In July 2001, Agency filed a petition in the juvenile court on behalf of three-year-old Victoria alleging her parents, Alex and Bianca G., abused heroin and marijuana, making them unable to provide regular care for Victoria. ( § 300, subd. (b).) The petition further alleged Victoria was left with no provision for support because her parents were incarcerated for drug related offenses. ( § 300, subd. (g).) At a detention hearing, the court found Alex was a presumed father, detained Victoria out of home and ordered supervised visitation with contact visits at the prisons in the discretion of the social worker, "IF IT IS NOT DETRIMENTAL OR DOES NOT CAUSE [UNDUE] STRESS FOR [VICTORIA.]" The court also authorized funds for the parents to make collect telephone calls to Victoria.

At the jurisdiction and disposition hearings, the court sustained the allegations of the petition under section 300, subdivision (b), declared Victoria a dependent, removed her from her parents care and ordered reunification services for the parents. The court gave Agency discretion to place Victoria with a relative.

According to a six-month review report, Victoria was placed with her maternal great-grandmother. Alex was in prison and had a period of administrative confinement. He had not participated in services and telephoned Victoria twice. The social worker noted Victoria had "stranger anxiety." He believed visits with Alex in prison would increase Victorias fears and thus would be detrimental to her. At the six-month review hearing, the court found reasonable services had been provided or offered to the parents and continued Victoria as a dependent in out of home placement.

By the 12-month review hearing, Alex was still in prison and was not participating in services. Victoria did not visit Alex because he was in solitary confinement and Victoria was highly anxious around strangers. The maternal great-grandmother was providing good care for Victoria. The social worker recommended terminating reunification services and setting a section 366.26 selection and implementation hearing.

At a contested 12-month review hearing, the social worker testified Alex did not request visits with Victoria during the past six months but did telephone her three times. Although Alex wanted to see Victoria, he contemplated the effect visits would have on her. Alex was not eligible for contact visits and would be handcuffed and shackled for visits, which would occur through a glass partition. The social worker decided against taking Victoria to see Alex under these circumstances because it would place undue stress on her.

The maternal great-grandmother testified Alex telephoned four times since Victoria was placed with her. She believed visits with Alex would be detrimental to Victoria because she had little self-esteem, was frightened at night and woke up after having nightmares, did not like loud noises, had a short attention span and was clingy and needy.
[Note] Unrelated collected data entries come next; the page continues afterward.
===== src/rtl/tsnrd_pkg.sv =====
// Shared types, tag layout and constants for the time-series record deframer.
package tsnrd_pkg;

   // Input transaction payload
   typedef struct packed {
      logic [7:0] data_byte;
      logic       file_start;
   } req_payload_type;

   // Result transaction payload
   typedef struct packed {
      logic [2:0]         kind;
      logic [2:0]         channel;
      logic signed [23:0] sample_value;
      logic [15:0]        scan_index;
      logic [23:0]        record_index;
      logic [7:0]         start_second;
      logic [7:0]         start_minute;
      logic [7:0]         start_hour;
      logic [7:0]         start_day;
      logic [7:0]         start_month;
      logic [11:0]        start_year;
      logic [15:0]        sample_rate;
   } rsp_payload_type;

   // Result kinds
   localparam logic [2:0] KIND_HEADER      = 3'd0;
   localparam logic [2:0] KIND_SAMPLE      = 3'd1;
   localparam logic [2:0] KIND_TAG_SIZE    = 3'd2;
   localparam logic [2:0] KIND_BAD_CHANNEL = 3'd3;
   localparam logic [2:0] KIND_BAD_UNIT    = 3'd4;

   // Time unit codes of the tag
   localparam logic [7:0] UNIT_SECOND = 8'd0;
   localparam logic [7:0] UNIT_MINUTE = 8'd1;
   localparam logic [7:0] UNIT_HOUR   = 8'd2;
   localparam logic [7:0] UNIT_DAY    = 8'd3;

   // Reciprocals for the constant divides: q = (x * M) >> S, exact for 16-bit x
   localparam logic [23:0] RECIP_MINUTE = 24'd4473925;
   localparam int          SHIFT_MINUTE = 28;
   localparam logic [23:0] RECIP_HOUR   = 24'd9544372;
   localparam int          SHIFT_HOUR   = 35;

   // Captured part of the tag and field positions within it
   localparam int CAP_LEN       = 21;
   localparam int IDX_SECOND    = 0;
   localparam int IDX_MINUTE    = 1;
   localparam int IDX_HOUR      = 2;
   localparam int IDX_DAY       = 3;
   localparam int IDX_MONTH     = 4;
   localparam int IDX_YEAR      = 5;
   localparam int IDX_SCANS_LO  = 10;
   localparam int IDX_SCANS_HI  = 11;
   localparam int IDX_CHANNELS  = 12;
   localparam int IDX_TAG_LEN   = 13;
   localparam int IDX_SLOT_LEN  = 17;
   localparam int IDX_RATE_LO   = 18;
   localparam int IDX_RATE_HI   = 19;
   localparam int IDX_UNIT      = 20;

   localparam logic [7:0] TAG_MIN_LEN   = 8'd21;
   localparam logic [7:0] SLOT_MIN_LEN  = 8'd3;
   localparam logic [7:0] TAG_SIZE_RST  = 8'd32;
   localparam logic [7:0] YEAR_PIVOT    = 8'd70;
   localparam logic [11:0] CENTURY_20   = 12'd2000;
   localparam logic [11:0] CENTURY_19   = 12'd1900;

   // Configuration register map
   localparam int         CSR_ADDR_BITS           = 3;
   localparam logic [2:0] ADDR_EXPECTED_TAG_SIZE  = 3'd0;

   // Slot to channel remap by channel count (count 3, 4 or 5)
   function automatic logic [2:0] chan_map(input logic [7:0] count, input logic [7:0] slot);
      logic [2:0] ch;
      ch = 3'd0;
      unique case (count)
         8'd3: begin
            unique case (slot)
               8'd0:    ch = 3'd2;
               8'd1:    ch = 3'd0;
               8'd2:    ch = 3'd1;
               default: ch = 3'd0;
            endcase
         end
         8'd4: begin
            unique case (slot)
               8'd0:    ch = 3'd2;
               8'd1:    ch = 3'd3;
               8'd2:    ch = 3'd0;
               8'd3:    ch = 3'd1;
               default: ch = 3'd0;
            endcase
         end
         8'd5: begin
            unique case (slot)
               8'd0:    ch = 3'd3;
               8'd1:    ch = 3'd4;
               8'd2:    ch = 3'd0;
               8'd3:    ch = 3'd1;
               8'd4:    ch = 3'd2;
               default: ch = 3'd0;
            endcase
         end
         default: ch = 3'd0;
      endcase
      return ch;
   endfunction

endpackage
### src/rtl/poly_voice_allocator_adsr_core.sv
// ----------------------------------------------------------------------------
// poly_voice_allocator_adsr_core
// Note-to-voice allocator with a linear ADSR envelope per voice. Voice
// records and note owners live in synchronous memories, read-modify-write.
//
//   Channel   Ports                               Handshake
//   input     in_op, in_note                      start && !busy
//   result    out_voice, out_level, out_phase_state,
//             out_accepted, out_last              out_valid, one cycle
//   config    psel penable pwrite paddr pwdata    APB write, pready high
//
// A key press keeps busy high through the owner lookup and voice read on a
// retrigger, and while the voice memory is scanned, one voice per cycle,
// plus the owner lookup of a stolen voice. A block end or sample tick keeps
// busy high while every voice is stepped in turn, plus an owner memory
// lookup for each voice whose release ends. Results are registered and
// appear in the cycle after they are formed. Reset is synchronous and needs
// no clearing pass; the receiver cannot stall results.
// ----------------------------------------------------------------------------
module poly_voice_allocator_adsr_core (
  input  logic        clk,
  input  logic        rst_n,
  input  logic        start,
  output logic        busy,
  input  logic [1:0]  in_op,
  input  logic [6:0]  in_note,
  output logic        out_valid,
  output logic [2:0]  out_voice,
  output logic [15:0] out_level,
  output logic [2:0]  out_phase_state,
  output logic        out_accepted,
  output logic        out_last,
  input  logic        psel,
  input  logic        penable,
  input  logic        pwrite,
  input  logic [4:0]  paddr,
  input  logic [31:0] pwdata,
  output logic [31:0] prdata,
  output logic        pready
);

  typedef enum logic [2:0] {
    S_IDLE, S_K_OWN, S_K_RET, S_K_SCAN, S_K_OLD, S_V_RD, S_V_OWN
  } state_t;

  localparam int VW = pvaa_pkg::VIDX_W;
  localparam int NW = pvaa_pkg::NOTE_W;

  // Configuration registers.
  pvaa_pkg::cfg_t cfg_r;
  logic           cfg_we;
  logic [2:0]     cfg_idx;

  assign pready  = 1'b1;
  assign cfg_we  = psel && penable && pwrite;
  assign cfg_idx = paddr[4:2];

  always_ff @(posedge clk) begin
    if (!rst_n) begin
      cfg_r.attack_rate   <= 8'd16;
      cfg_r.decay_rate    <= 8'd4;
      cfg_r.release_rate  <= 8'd8;
      cfg_r.peak_level    <= 16'd65280;
      cfg_r.sustain_level <= 16'd32768;
      cfg_r.hold_reload   <= 8'd4;
    end else if (cfg_we) begin
      case (cfg_idx)
        pvaa_pkg::REG_ATTACK:  cfg_r.attack_rate   <= pwdata[7:0];
        pvaa_pkg::REG_DECAY:   cfg_r.decay_rate    <= pwdata[7:0];
        pvaa_pkg::REG_RELEASE: cfg_r.release_rate  <= pwdata[7:0];
        pvaa_pkg::REG_PEAK:    cfg_r.peak_level    <= pwdata[15:0];
        pvaa_pkg::REG_SUSTAIN: cfg_r.sustain_level <= pwdata[15:0];
        pvaa_pkg::REG_HOLD:    cfg_r.hold_reload   <= pwdata[7:0];
        default: begin
        end
      endcase
    end
  end

  // Register read-back.
  always_comb begin
    case (cfg_idx)
      pvaa_pkg::REG_ATTACK:  prdata = {24'd0, cfg_r.attack_rate};
      pvaa_pkg::REG_DECAY:   prdata = {24'd0, cfg_r.decay_rate};
      pvaa_pkg::REG_RELEASE: prdata = {24'd0, cfg_r.release_rate};
      pvaa_pkg::REG_PEAK:    prdata = {16'd0, cfg_r.peak_level};
      pvaa_pkg::REG_SUSTAIN: prdata = {16'd0, cfg_r.sustain_level};
      pvaa_pkg::REG_HOLD:    prdata = {24'd0, cfg_r.hold_reload};
      default:               prdata = '0;
    endcase
  end

  // Voice memory with per-entry valid bits; an unwritten voice reads as zero.
  pvaa_pkg::voice_t vmem [pvaa_pkg::VOICES];
  logic [pvaa_pkg::VOICES-1:0] vvalid_r;
  pvaa_pkg::voice_t vrdata_r;
  logic [VW-1:0]    vraddr;
  logic             vwe;
  logic [VW-1:0]    vwaddr;
  pvaa_pkg::voice_t vwdata;

  always_ff @(posedge clk) begin
    if (vwe) begin
      vmem[vwaddr] <= vwdata;
    end
    vrdata_r <= vvalid_r[vraddr] ? vmem[vraddr] : '0;
  end

  always_ff @(posedge clk) begin
    if (!rst_n) begin
      vvalid_r <= '0;
    end else if (vwe) begin
      vvalid_r[vwaddr] <= 1'b1;
    end
  end

  // Note owner memory; valid bits in flops, cleared at reset.
  logic [VW-1:0]  omem [pvaa_pkg::NOTES];
  logic [pvaa_pkg::NOTES-1:0] ovalid_r;
  logic [VW-1:0]  ordata_r;
  logic [NW-1:0]  oraddr;
  logic           owe;
  logic [NW-1:0]  owaddr;
  logic [VW-1:0]  owdata;
  logic           oclr;
  logic [NW-1:0]  oclr_addr;

  always_ff @(posedge clk) begin
    if (owe) begin
      omem[owaddr] <= owdata;
    end
    ordata_r <= omem[oraddr];
  end

  // Clear first so that a new owner of the same note wins.
  always_ff @(posedge clk) begin
    if (!rst_n) begin
      ovalid_r <= '0;
    end else begin
      if (oclr) begin
        ovalid_r[oclr_addr] <= 1'b0;
      end
      if (owe) begin
        ovalid_r[owaddr] <= 1'b1;
      end
    end
  end

  // Operation of the word in progress.
  logic [1:0]       op_r, op_nxt;

  // Envelope step of the voice read this cycle.
  pvaa_pkg::voice_t step_nxt;
  logic             step_owner_chk;

  pvaa_env_step u_step (
    .is_tick   (op_r == pvaa_pkg::OP_TICK),
    .cfg       (cfg_r),
    .cur       (vrdata_r),
    .nxt       (step_nxt),
    .owner_chk (step_owner_chk)
  );

  // Sequencer state.
  state_t           state_r, state_nxt;
  logic [NW-1:0]    note_r, note_nxt;
  logic [VW-1:0]    idx_r, idx_nxt;
  pvaa_pkg::voice_t ent_r, ent_nxt;
  logic [15:0]      best_gain_r, best_gain_nxt;
  logic [VW-1:0]    best_idx_r, best_idx_nxt;
  logic [NW-1:0]    best_note_r, best_note_nxt;
  logic             have_rel_r, have_rel_nxt;
  logic             out_valid_r, out_valid_nxt;
  logic [2:0]       out_voice_r, out_voice_nxt;
  logic [15:0]      out_level_r, out_level_nxt;
  logic [2:0]       out_phase_r, out_phase_nxt;
  logic             out_acc_r, out_acc_nxt;
  logic             out_last_r, out_last_nxt;

  pvaa_pkg::voice_t new_voice;
  pvaa_pkg::voice_t ret_voice;
  logic             rel_hit;

  assign busy = (state_r != S_IDLE);

  assign new_voice = '{phase: pvaa_pkg::PH_ATTACK, gain: '0, note: note_r, seen: 1'b1,
                       hold: cfg_r.hold_reload};
  assign rel_hit = (vrdata_r.phase == pvaa_pkg::PH_RELEASE) &&
                   (vrdata_r.gain <= best_gain_r);

  always_comb begin
    ret_voice      = vrdata_r;
    ret_voice.seen = 1'b1;
    ret_voice.hold = cfg_r.hold_reload;
    if (vrdata_r.phase == pvaa_pkg::PH_RELEASE) begin
      ret_voice.phase = pvaa_pkg::PH_ATTACK;
    end
  end

  always_comb begin
    state_nxt     = state_r;
    op_nxt        = op_r;
    note_nxt      = note_r;
    idx_nxt       = idx_r;
    ent_nxt       = ent_r;
    best_gain_nxt = best_gain_r;
    best_idx_nxt  = best_idx_r;
    best_note_nxt = best_note_r;
    have_rel_nxt  = have_rel_r;
    out_valid_nxt = 1'b0;
    out_voice_nxt = out_voice_r;
    out_level_nxt = out_level_r;
    out_phase_nxt = out_phase_r;
    out_acc_nxt   = out_acc_r;
    out_last_nxt  = out_last_r;
    vraddr        = '0;
    vwe           = 1'b0;
    vwaddr        = idx_r;
    vwdata        = step_nxt;
    oraddr        = note_r;
    owe           = 1'b0;
    owaddr        = note_r;
    owdata        = best_idx_r;
    oclr          = 1'b0;
    oclr_addr     = note_r;

    case (state_r)
      S_IDLE: begin
        if (start) begin
          op_nxt   = in_op;
          note_nxt = in_note;
          idx_nxt  = '0;
          oraddr   = in_note;
          case (in_op)
            pvaa_pkg::OP_KEY:   state_nxt = S_K_OWN;
            pvaa_pkg::OP_BLOCK: state_nxt = S_V_RD;
            pvaa_pkg::OP_TICK:  state_nxt = S_V_RD;
            default:            state_nxt = S_IDLE;
          endcase
        end
      end

      // Owner lookup of the pressed note.
      S_K_OWN: begin
        best_gain_nxt = 16'hFFFF;
        have_rel_nxt  = 1'b0;
        if (ovalid_r[note_r]) begin
          vraddr    = ordata_r;
          idx_nxt   = ordata_r;
          state_nxt = S_K_RET;
        end else begin
          idx_nxt   = '0;
          state_nxt = S_K_SCAN;
        end
      end

      // Retrigger a sounding owner, else drop the stale owner and scan.
      S_K_RET: begin
        if (vrdata_r.phase != pvaa_pkg::PH_OFF) begin
          vwe           = 1'b1;
          vwdata        = ret_voice;
          out_valid_nxt = 1'b1;
          out_voice_nxt = idx_r;
          out_level_nxt = ret_voice.gain;
          out_phase_nxt = ret_voice.phase;
          out_acc_nxt   = 1'b1;
          out_last_nxt  = 1'b1;
          state_nxt     = S_IDLE;
        end else begin
          oclr      = 1'b1;
          idx_nxt   = '0;
          state_nxt = S_K_SCAN;
        end
      end

      // One voice per cycle: first free voice, else quietest release.
      S_K_SCAN: begin
        if (rel_hit) begin
          best_gain_nxt = vrdata_r.gain;
          best_idx_nxt  = idx_r;
          best_note_nxt = vrdata_r.note;
          have_rel_nxt  = 1'b1;
        end
        if (vrdata_r.phase == pvaa_pkg::PH_OFF) begin
          vwe           = 1'b1;
          vwdata        = new_voice;
          owe           = 1'b1;
          owdata        = idx_r;
          out_valid_nxt = 1'b1;
          out_voice_nxt = idx_r;
          out_level_nxt = '0;
          out_phase_nxt = pvaa_pkg::PH_ATTACK;
          out_acc_nxt   = 1'b1;
          out_last_nxt  = 1'b1;
          state_nxt     = S_IDLE;
        end else if (idx_r == pvaa_pkg::LAST_VOICE) begin
          if (rel_hit || have_rel_r) begin
            oraddr    = rel_hit ? vrdata_r.note : best_note_r;
            state_nxt = S_K_OLD;
          end else begin
            out_valid_nxt = 1'b1;
            out_voice_nxt = '0;
            out_level_nxt = '0;
            out_phase_nxt = pvaa_pkg::PH_OFF;
            out_acc_nxt   = 1'b0;
            out_last_nxt  = 1'b1;
            state_nxt     = S_IDLE;
          end
        end else begin
          idx_nxt = idx_r + 1'b1;
          vraddr  = idx_r + 1'b1;
        end
      end

      // Steal: release the old note's ownership, then place the new note.
      S_K_OLD: begin
        if (ovalid_r[best_note_r] && ordata_r == best_idx_r) begin
          oclr      = 1'b1;
          oclr_addr = best_note_r;
        end
        vwe           = 1'b1;
        vwaddr        = best_idx_r;
        vwdata        = new_voice;
        owe           = 1'b1;
        owdata        = best_idx_r;
        out_valid_nxt = 1'b1;
        out_voice_nxt = best_idx_r;
        out_level_nxt = '0;
        out_phase_nxt = pvaa_pkg::PH_ATTACK;
        out_acc_nxt   = 1'b1;
        out_last_nxt  = 1'b1;
        state_nxt     = S_IDLE;
      end

      // Block end or tick on one voice; finished releases check the owner.
      S_V_RD: begin
        if (step_owner_chk) begin
          ent_nxt   = step_nxt;
          oraddr    = vrdata_r.note;
          state_nxt = S_V_OWN;
        end else begin
          vwe           = 1'b1;
          out_valid_nxt = 1'b1;
          out_voice_nxt = idx_r;
          out_level_nxt = step_nxt.gain;
          out_phase_nxt = step_nxt.phase;
          out_acc_nxt   = 1'b0;
          out_last_nxt  = (idx_r == pvaa_pkg::LAST_VOICE);
          if (idx_r == pvaa_pkg::LAST_VOICE) begin
            state_nxt = S_IDLE;
          end else begin
            idx_nxt = idx_r + 1'b1;
            vraddr  = idx_r + 1'b1;
          end
        end
      end

      S_V_OWN: begin
        if (ovalid_r[ent_r.note] && ordata_r == idx_r) begin
          oclr      = 1'b1;
          oclr_addr = ent_r.note;
        end
        vwe           = 1'b1;
        vwdata        = ent_r;
        out_valid_nxt = 1'b1;
        out_voice_nxt = idx_r;
        out_level_nxt = ent_r.gain;
        out_phase_nxt = ent_r.phase;
        out_acc_nxt   = 1'b0;
        out_last_nxt  = (idx_r == pvaa_pkg::LAST_VOICE);
        if (idx_r == pvaa_pkg::LAST_VOICE) begin
          state_nxt = S_IDLE;
        end else begin
          idx_nxt   = idx_r + 1'b1;
          vraddr    = idx_r + 1'b1;
          state_nxt = S_V_RD;
        end
      end

      default: begin
        state_nxt = S_IDLE;
      end
    endcase
  end

  // State and registered result word.
  always_ff @(posedge clk) begin
    if (!rst_n) begin
      state_r     <= S_IDLE;
      out_valid_r <= 1'b0;
    end else begin
      state_r     <= state_nxt;
      out_valid_r <= out_valid_nxt;
    end
    op_r        <= op_nxt;
    note_r      <= note_nxt;
    idx_r       <= idx_nxt;
    ent_r       <= ent_nxt;
    best_gain_r <= best_gain_nxt;
    best_idx_r  <= best_idx_nxt;
    best_note_r <= best_note_nxt;
    have_rel_r  <= have_rel_nxt;
    out_voice_r <= out_voice_nxt;
    out_level_r <= out_level_nxt;
    out_phase_r <= out_phase_nxt;
    out_acc_r   <= out_acc_nxt;
    out_last_r  <= out_last_nxt;
  end

  assign out_valid       = out_valid_r;
  assign out_voice       = out_voice_r;
  assign out_level       = out_level_r;
  assign out_phase_state = out_phase_r;
  assign out_accepted    = out_acc_r;
  assign out_last        = out_last_r;

endmodule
Victoria did not ask to visit Alex and never spoke about him.

After considering the evidence and hearing argument of counsel, the court continued Victoria as a dependent in relative placement. The court found reasonable services had been offered or provided to the parents, terminated reunification services and set a section 366.26 selection and implementation hearing.

Alex filed a notice of intent to file a writ petition. However, because his counsel found there were no viable issues for writ review, no writ petition was filed.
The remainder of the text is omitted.